### Provided information
### src/rtl/trace_pkg.sv
// Shared types for the retire trace monitor: FSM states, trace entry layout
// and register-address width.
package trace_pkg;
  localparam int REGADDR_W = 5;
  localparam int DEF_XLEN  = 32;
  localparam int DEF_CYC_W = 16;

  typedef enum logic [1:0] {IDLE, RUN, DRAIN, DONE} mon_state_t;

  typedef struct packed {
    logic [REGADDR_W-1:0] rd;
    logic [DEF_XLEN-1:0]  data;
    logic [DEF_CYC_W-1:0] cycle;
  } trace_entry_t;
endpackage

### src/rtl/retire_trace_monitor_if.sv
// Trace drain port: valid/ready handshake carrying the FIFO head entry.
interface retire_trace_monitor_if
  import trace_pkg::*;
#(
  parameter int XLEN  = 32,
  parameter int CYC_W = 16
);
  logic                 trace_valid;
  logic                 trace_ready;
  logic [REGADDR_W-1:0] trace_rd;
  logic [XLEN-1:0]      trace_data;
  logic [CYC_W-1:0]     trace_cycle;

  modport master (output trace_valid, trace_rd, trace_data, trace_cycle,
                  input  trace_ready);
  modport slave  (input  trace_valid, trace_rd, trace_data, trace_cycle,
                  output trace_ready);
endinterface

### src/rtl/trace_fifo.sv
// First-word-fall-through FIFO for trace entries; extra pointer MSB
// distinguishes full from empty. Head reads as zero while empty.
module trace_fifo
  import trace_pkg::*;
#(
  parameter int  DEPTH = 16,
  parameter type T     = trace_entry_t
) (
  input  logic clk,
  input  logic rst_n,
  input  logic push,
  input  logic pop,
  output logic full,
  output logic empty,
  input  T     din,
  output T     dout
);
  localparam int AW = $clog2(DEPTH);

  T             mem [DEPTH];
  logic [AW:0]  wr_ptr, rd_ptr;
  logic         do_push, do_pop;

  assign empty   = (wr_ptr == rd_ptr);
  assign full    = (wr_ptr[AW] != rd_ptr[AW]) && (wr_ptr[AW-1:0] == rd_ptr[AW-1:0]);
  assign do_pop  = pop && !empty;
  assign do_push = push && (!full || do_pop);
  assign dout    = empty ? '0 : mem[rd_ptr[AW-1:0]];

  always_ff @(posedge clk or negedge rst_n) begin
    if (!rst_n) begin
      wr_ptr <= '0;
      rd_ptr <= '0;
    end else begin
      if (do_push) wr_ptr <= wr_ptr + 1'b1;
      if (do_pop)  rd_ptr <= rd_ptr + 1'b1;
    end
  end

  always_ff @(posedge clk) begin
    if (do_push) mem[wr_ptr[AW-1:0]] <= din;
  end
endmodule

### src/rtl/retire_trace_monitor.sv
// Run monitor beside the core: traces register write-backs into a FIFO,
// counts cycles/retirements and ends a run on PC halt or cycle timeout.
module retire_trace_monitor
  import trace_pkg::*;
#(
  parameter int XLEN        = 32,
  parameter int FIFO_DEPTH  = 16,
  parameter int CYC_W       = 16,
  parameter int MAX_CYCLES  = 30,
  parameter int HALT_REPEAT = 4
) (
  input  logic                   clk,
  input  logic                   rst_n,
  input  logic                   start,
  input  logic [XLEN-1:0]        pc_in,
  input  logic                   wb_en,
  input  logic [REGADDR_W-1:0]   wb_rd,
  input  logic [XLEN-1:0]        wb_data,
  retire_trace_monitor_if.master trace,
  output logic                   running,
  output logic                   done,
  output logic                   halted,
  output logic                   timeout,
  output logic [CYC_W-1:0]       cycle_count,
  output logic [CYC_W-1:0]       retire_count,
  output logic [CYC_W-1:0]       dropped
);
  localparam int SW = $clog2(HALT_REPEAT + 1);

  typedef struct packed {
    logic [REGADDR_W-1:0] rd;
    logic [XLEN-1:0]      data;
    logic [CYC_W-1:0]     cycle;
  } entry_t;

  mon_state_t      state, state_nxt;
  logic [XLEN-1:0] prev_pc;
  logic [SW-1:0]   stable_cnt;
  logic            fifo_full, fifo_empty;
  logic            pop, push, qual, start_run, pc_eq, halt_hit, to_hit;
  entry_t          din, dout;

  assign start_run = ((state == IDLE) || (state == DONE)) && start;
  assign qual      = (state == RUN) && wb_en && (wb_rd != '0);
  assign pop       = !fifo_empty && trace.trace_ready;
  assign push      = qual && (!fifo_full || pop);
  assign pc_eq     = (pc_in == prev_pc);
  // stable_cnt holds equal comparisons seen so far; this cycle's match is the last one needed
  assign halt_hit  = (state == RUN) && pc_eq && (stable_cnt == SW'(HALT_REPEAT - 2));
  assign to_hit    = (state == RUN) && (cycle_count == CYC_W'(MAX_CYCLES - 1));
  assign din       = '{rd: wb_rd, data: wb_data, cycle: cycle_count};

  trace_fifo #(
    .DEPTH (FIFO_DEPTH),
    .T     (entry_t)
  ) u_fifo (
    .clk   (clk),
    .rst_n (rst_n),
    .push  (push),
    .pop   (pop),
    .full  (fifo_full),
    .empty (fifo_empty),
    .din   (din),
    .dout  (dout)
  );

  always_ff @(posedge clk or negedge rst_n) begin
    if (!rst_n) state <= IDLE;
    else        state <= state_nxt;
  end

  always_comb begin
    state_nxt = state;
    unique case (state)
      IDLE, DONE: if (start) state_nxt = RUN;
      RUN:        if (halt_hit || to_hit) state_nxt = DRAIN;
      DRAIN:      if (fifo_empty) state_nxt = DONE;
      default:    state_nxt = IDLE;
    endcase
  end

  always_ff @(posedge clk or negedge rst_n) begin
    if (!rst_n) begin
      cycle_count  <= '0;
      retire_count <= '0;
      dropped      <= '0;
      stable_cnt   <= '0;
      halted       <= 1'b0;
      timeout      <= 1'b0;
    end else if (start_run) begin
      cycle_count  <= '0;
      retire_count <= '0;
      dropped      <= '0;
      stable_cnt   <= '0;
      halted       <= 1'b0;
      timeout      <= 1'b0;
    end else if (state == RUN) begin
      if (cycle_count != '1) cycle_count <= cycle_count + 1'b1;
      if (qual && (retire_count != '1)) retire_count <= retire_count + 1'b1;
      if (qual && fifo_full && !pop && (dropped != '1)) dropped <= dropped + 1'b1;
      stable_cnt <= pc_eq ? stable_cnt + 1'b1 : '0;
      if (halt_hit) halted  <= 1'b1;
      if (to_hit)   timeout <= 1'b1;
    end
  end

  always_ff @(posedge clk or negedge rst_n) begin
    if (!rst_n) prev_pc <= '0;
    else        prev_pc <= pc_in;
  end

  assign running           = (state == RUN);
  assign done              = (state == DONE);
  assign trace.trace_valid = !fifo_empty;
  assign trace.trace_rd    = dout.rd;
  assign trace.trace_data  = dout.data;
  assign trace.trace_cycle = dout.cycle;
endmodule
### src/flat_wrapper.sv
// flat-port wrapper written by rule: the top's interface ports become plain ports
module retire_trace_monitor_flat import trace_pkg::*;
#(
  parameter int XLEN        = 32,
  parameter int FIFO_DEPTH  = 16,
  parameter int CYC_W       = 16,
  parameter int MAX_CYCLES  = 30,
  parameter int HALT_REPEAT = 4
)
  (clk, rst_n, start, pc_in, wb_en, wb_rd, wb_data, running, done, halted, timeout, cycle_count, retire_count, dropped, trace_trace_valid, trace_trace_rd, trace_trace_data, trace_trace_cycle, trace_trace_ready);
  retire_trace_monitor_if #(.XLEN(XLEN), .CYC_W(CYC_W)) trace_i ();
  input  logic clk;
  input  logic rst_n;
  input  logic start;
  input  logic [XLEN-1:0] pc_in;
  input  logic wb_en;
  input  logic [REGADDR_W-1:0] wb_rd;
  input  logic [XLEN-1:0] wb_data;
  output logic running;
  output logic done;
  output logic halted;
  output logic timeout;
  output logic [CYC_W-1:0] cycle_count;
  output logic [CYC_W-1:0] retire_count;
  output logic [CYC_W-1:0] dropped;
  output wire logic [$bits(trace_i.trace_valid)-1:0] trace_trace_valid;
  output wire logic [$bits(trace_i.trace_rd)-1:0] trace_trace_rd;
  output wire logic [$bits(trace_i.trace_data)-1:0] trace_trace_data;
  output wire logic [$bits(trace_i.trace_cycle)-1:0] trace_trace_cycle;
  input wire logic [$bits(trace_i.trace_ready)-1:0] trace_trace_ready;
  assign trace_trace_valid = trace_i.trace_valid;
  assign trace_trace_rd = trace_i.trace_rd;
  assign trace_trace_data = trace_i.trace_data;
  assign trace_trace_cycle = trace_i.trace_cycle;
  assign trace_i.trace_ready = trace_trace_ready;
  retire_trace_monitor #(.XLEN(XLEN), .FIFO_DEPTH(FIFO_DEPTH), .CYC_W(CYC_W), .MAX_CYCLES(MAX_CYCLES), .HALT_REPEAT(HALT_REPEAT)) u_core (.clk(clk), .rst_n(rst_n), .start(start), .pc_in(pc_in), .wb_en(wb_en), .wb_rd(wb_rd), .wb_data(wb_data), .trace(trace_i), .running(running), .done(done), .halted(halted), .timeout(timeout), .cycle_count(cycle_count), .retire_count(retire_count), .dropped(dropped));
endmodule
### config.mk
export PLATFORM = sky130hd
export DESIGN_NAME = retire_trace_monitor_flat
export DESIGN_NICKNAME = d
export VERILOG_FILES = /design/src/rtl/trace_pkg.sv /design/src/rtl/retire_trace_monitor_if.sv /design/src/rtl/trace_fifo.sv /design/src/rtl/retire_trace_monitor.sv /design/src/flat_wrapper.sv
export SDC_FILE = /design/constraint.sdc
export NUM_CORES = 1
export LEC_CHECK = 0
export BUFFER_PORTS_ARGS = -buffer_cell sky130_fd_sc_hd__buf_2
export CAP_MARGIN = 5
export CORE_MARGIN = 2
export CORE_UTILIZATION = 48
export DETAILED_ROUTE_END_ITERATION = 12
export PLACE_DENSITY = 0.77
export SLEW_MARGIN = 30
export SYNTH_ARGS = -nofsm -noshare
export SYNTH_HDL_FRONTEND = slang
export SYNTH_HIERARCHICAL = 1
export SYNTH_SLANG_ARGS = --single-unit
### constraint.sdc
create_clock -name clk -period 15.7 [get_ports clk]
set_clock_uncertainty 0.2 [all_clocks]
set_input_delay 0.785 -clock clk [delete_from_list [all_inputs] [get_ports clk]]
set_output_delay 0.785 -clock clk [all_outputs]
set_load 0.02 [all_outputs]
==> metrics.yaml <==
global_route.overflow_total: 0
detail_route.iter0.violations: 2087
area_share_of_fa_ha_maj_cells_after_synthesis_pct: 0.4795
synth-compound-area-share_pct: 3.569
grt_usage_pct: 21.43
via_count: 18520
final_cell_mix: "sky130_fd_sc_hd__edfxtp_1, sky130_fd_sc_hd__mux4_2, sky130_fd_sc_hd__buf_2"
relSlewSlack_pct: 33.57
die_h_um: 279.9
totalWireLength_mm: 83.31
core_sq_mm: 0.07570
layout-drive-gt1-share_pct: 29.02
setup_tns_ns: 0
antenna_violations_before_repair: 8
cp-start-kind: "register"
synth-xor-area-share_pct: 2.038
period_needed_ns: 5.167
clock_slew_at_the_register_clock_pins_of_the_worst_setup_and_hold_paths_ns: 0.06
remaining_drc_errors: 0
final_common_cell: "sky130_fd_sc_hd__edfxtp_1"
unrepaired_setup_endpoints_after_global_routing: "false"
vdd_ir_drop_max_mv: 0.1118
ios: 180
clk_root_buffer_cell: "sky130_fd_sc_hd__clkbuf_16"
cts_made_buffers: 93
cellPowerDensity_mw_per_mm2: 177.0
cts_tree: "done"
yosysSeqAreaShare_pct: 76.35
clock_sinks: 945
grt_util_met3_pct: 4.229
setup.worst_path.end_class: "primary output"
max-clock-path-buffers: 3
yosysWarnings: 6
detailed_place_hpwl_mm: 43.12
data_arrival_time_of_the_critical_path_ns: 4.18
final_antenna_net_count: 0
grt_first_pass_wirelength_mm: 123.4
cell_variety_after_synth: 51
syn_inst_count: 1751
start_util_pct: 48.26
critical_path_required_ns: 14.72
timing_worst_slew_pin_value_ns: 0.9964
drt_pass1_iterations: 5
final_critical_path_setup_slack_ns: 10.53
synth_simple_gate_area_share_pct: 2.781
htree_num_levels: 3
nNetsFinal: 2056
drt-vias-per-instance: 6.118
area_of_the_mapped_netlist_sq_mm: 0.03653
cts_hold_buf: 1
final_cell_area_sq_mm: 0.04172
postSynthRegisterBits: 945
synth_top_family_by_area: "multiplexers"
quantity_of_gates_resized_following_cts: 0
total_leakage_power_nw: 13.98
fin_total_pwr_mw: 7.382
die_width_um: 279.9
setup_violations: 0
syn_area_per_cell_sq_um: 20.86
grt_pass1_vias: 19280
fmax_mhz: 193.5
final.period_utilization_pct: 32.91
rows: 101
grt-busiest-layer: "met2"
grt_use_met1_pct: 29.26
placer_congestion: 0.7931
postCtsSetupBuffers: 0
maxCapViolCount: 0
synth_enable_flop_cells: 848
synth.top_cell.area_share_pct: 69.70
final_max_slew_viol_count: 0
worst-setup-path-type: "reg -> out"
met2_track_usage_gr_pct: 35.25
mux_cell_area_share_after_synthesis_pct: 13.24
dpl_worst_slack_ns: 11.23
final-hold-violation-count: 0
status: "completed"
io_buffers: 179
synth.net_count: 1839
grt_start_max_net_pins: 75
clock_insertion_delay_worst_skew_ns: 0.64
timing.critical_path.fanout_max: 65
post_synth_main_area_contributors: "sky130_fd_sc_hd__edfxtp_1, sky130_fd_sc_hd__mux4_2, sky130_fd_sc_hd__dfrtp_1"
die_area_sq_mm: 0.07833
avgRoutedWirePerCell_um: 27.51
synth_top_area_cell: "sky130_fd_sc_hd__edfxtp_1"
hold_path_class: "in -> reg"
syn_to_final_growth_pct: 14.19
synth_flop_cell: "sky130_fd_sc_hd__edfxtp_1"
placedInstanceArea_sq_mm: 0.03860
synthArstFlopShare_pct: 10.26
-- report_power, final --
part           internal [mW]  switching [mW]
logic                  0.847            1.28
registers               2.92           0.116
clock network           1.29           0.933
-- area by class of cell --
| cell class | count | area (sq um) |
|---|---|---|
| Sequential cell | 945 | 27900 |
| Antenna cell | 3 | 7.507 |
| Fill cell | 5473 | 33980 |
| Tap cell | 978 | 1224 |
| Clock inverter | 63 | 656.9 |
| Timing Repair Buffer | 213 | 1254 |
| Inverter | 13 | 48.80 |
| Multi-Input combinational cell | 702 | 8209 |
| Clock buffer | 111 | 2416 |
-- state kept, by name, summed over array words and instances (netlist names) --
name / flops
u_core/u_fifo/mem: 848
u_core/u_fifo/rd_ptr: 5
u_core/timeout: 1
u_core/prev_pc: 32
u_core/halted: 1
u_core/u_fifo/wr_ptr: 5
u_core/stable_cnt: 3
u_core/dropped: 16
u_core/retire_count: 16
u_core/cycle_count: 16
u_core/state: 2
-- Yosys cell counts (3+ instances only) --
library cell,instances
sky130_fd_sc_hd__nor3b_1,3
sky130_fd_sc_hd__a21oi_1,59
sky130_fd_sc_hd__o21ai_0,5
sky130_fd_sc_hd__nand3_1,17
sky130_fd_sc_hd__edfxtp_1,848
sky130_fd_sc_hd__a22oi_1,106
sky130_fd_sc_hd__o21bai_1,3
sky130_fd_sc_hd__buf_4,6
sky130_fd_sc_hd__nand2b_1,3
sky130_fd_sc_hd__mux4_2,212
sky130_fd_sc_hd__nand4_1,18
sky130_fd_sc_hd__mux2i_1,4
sky130_fd_sc_hd__and3_1,18
sky130_fd_sc_hd__dfrtp_1,97
sky130_fd_sc_hd__and4_1,6
sky130_fd_sc_hd__nand2_1,24
sky130_fd_sc_hd__nor2_1,68
sky130_fd_sc_hd__nor2b_1,5
sky130_fd_sc_hd__buf_2,31
sky130_fd_sc_hd__clkbuf_1,38
sky130_fd_sc_hd__nor4_1,11
sky130_fd_sc_hd__ha_1,14
sky130_fd_sc_hd__and2_1,7
sky130_fd_sc_hd__buf_6,15
sky130_fd_sc_hd__or3_1,4
sky130_fd_sc_hd__inv_1,13
sky130_fd_sc_hd__nor3_1,4
sky130_fd_sc_hd__xnor2_1,26
sky130_fd_sc_hd__xor2_1,59
-- logic make-up (layout without fill, tap and decap cells) --
| kind of cell | count (synthesis) | count (layout) |
|---|---|---|
| xor+xnor | 85 | 85 |
| buf+inv | 104 | 400 |
| simple gates | 197 | 197 |
| other cells | 0 | 3 |
| mux | 218 | 218 |
| flops | 945 | 945 |
| fa+ha+maj | 14 | 14 |
| compound gates | 188 | 188 |
-- stage by stage --
step,utilization [%],cells,hold WS [ns]
global placement,50.84,2845,0.2820
CTS,55.07,3025,0.03700
finish,55.11,3028,0.07123
global route,55.11,3027,0.05558
detailed placement,51.00,2850,0.3078
floorplan,-,1751,0.2894
-- path summary, 6_finish.rpt --
path / slack [ns] / end / startpoint / cells past startpoint
worst max register to register: 11.36 / u_core/u_fifo/mem[0][14] / u_core/u_fifo/rd_ptr[0] / 8
worst max-delay path: 10.53 / trace_trace_cycle[1] / u_core/u_fifo/rd_ptr[1] / 6
max in group asynchronous: 13.96 / u_core/prev_pc[27] / rst_n / 3
min in group asynchronous: 0.39 / u_core/retire_count[1] / rst_n / 2
worst min-delay path: 0.07 / u_core/prev_pc[18] / pc_in[18] / 1
worst min register to register: 0.32 / u_core/halted / u_core/halted / 2
-- per-layer routing --
layer,routed length (um),part of all wire (%)
met1,32300,39
met2,41550,50
met3,7360,8.8
met4,2061,2.5
met5,37,0.044
-- critical path, cell delays in order (launching register included) --
cell,delay (ns)
sky130_fd_sc_hd__dfrtp_4,0.58
sky130_fd_sc_hd__buf_4,0.82
sky130_fd_sc_hd__buf_4,0.88
sky130_fd_sc_hd__mux4_2,0.37
sky130_fd_sc_hd__a22oi_1,0.10
sky130_fd_sc_hd__a21oi_1,0.48
sky130_fd_sc_hd__buf_2,0.28
No activity file was read; power rests on OpenSTA's default activity.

### Problem description
The expected answer is a copy of each line in the listing above that contains "part".

### Exercise response
part           internal [mW]  switching [mW]
layer,routed length (um),part of all wire (%)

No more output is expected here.